ニッポニカ・ビオラ弾きのブログ

芥川也寸志メモリアル オーケストラ・ニッポニカのビオラ弾きのブログです

イントナルモーリとマドロスと秋山邦晴

 イントナルモーリ(intonarumori)とは、イタリアの画家・作曲家ルイージルッソロ(Luigi Russolo, 1885-1947)が1913年に発明した、騒音楽器です。名称はイタリア語の「調律」(sintonia)と「騒音」(rumore)の合成語らしいです。
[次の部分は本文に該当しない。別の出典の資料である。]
### src/rtl/fc_pkg.sv
// Shared types and constants for the fully-connected array result path.
// No logic of its own: widths, FSM state encoding, saturation bounds, column priority helper.
package fc_pkg;

    localparam int ACC_W = 44;
    localparam int RES_W = 8;
    localparam int NCOL  = 4;
    localparam int EXT_W = ACC_W + 1;

    localparam int RES_MAX = 127;
    localparam int RES_MIN = -128;

    typedef enum logic {
        S_IDLE,
        S_EMIT
    } state_t;

    // Index of the lowest set bit; 0 when no bit is set (callers check |v separately).
    function automatic logic [1:0] lowest_set(input logic [NCOL-1:0] v);
        logic [1:0] r;
        r = '0;
        for (int i = NCOL - 1; i >= 0; i--) begin
            if (v[i]) begin
                r = 2'(i);
            end
        end
        return r;
    endfunction

endpackage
秋山邦晴は著書『現代音楽をどう聴くか』(晶文社、1973)の「騒音の思想の先駆者ルイジ・ルッソロ」の章で、ルッソロとイントナルモーリについて詳しく紹介しています。
 それによると、1913年同僚のプラッテルラ(Barilla Pratella)の「未来派音楽」という曲に刺戟されたルッソロは、騒音を音楽のひとつの思想として打ち出すべきと考えました。そして六面体の箱に朝顔形のスピーカーを付け、器械仕掛けで様々な騒音をだすイントナルモーリを創作しました。1914年4月にミラノで初演された『都会の目覚め』他のルッソロ作品は、かなりな騒動を巻き起こしたそうです。その後ルッソロはロンドン、パリ、モスクワ、ウィーンなどでもこの楽器の演奏会を開いています。
 『マドロスの悲哀』の著者米窪太刀雄が1914年日本郵船の鹿島丸に実習生として乗船した際、同じ船に客として乗っていた岩村透男爵は、下船後ロンドンでこのイントナルモーリの演奏会を聴きました。その印象を1915年雑誌『美術新報』に、「不思議な器械に、異様な音響であるが為に、既に開幕前から嘲笑にどよめいて居った劇場は、幕の開くと同時に、ドッと笑い崩れた」と書き、続けて肯定的な印象を記しています。秋山邦晴に「日本の未来派音楽」といわれた作曲家・伊藤昇は、当時12歳でしたからこの記事を読んだとは思えませんが、長じてどこかで見たかもしれません。それにしても不思議な縁を感じます。(写真は『船と人』に寄せた岩村男爵の序文)
 このイントナルモーリは第二次大戦で失われましたが、1986年に秋山邦晴多摩美術大学で復元しています。そして秋山没後の2002年2月24日に、イントナルモーリを使った演奏会が同大学で行われました。演奏には大友良英らが参加し、録音はCDとして市販されました。大友良英のブログにイントナルモーリの写真が載っています。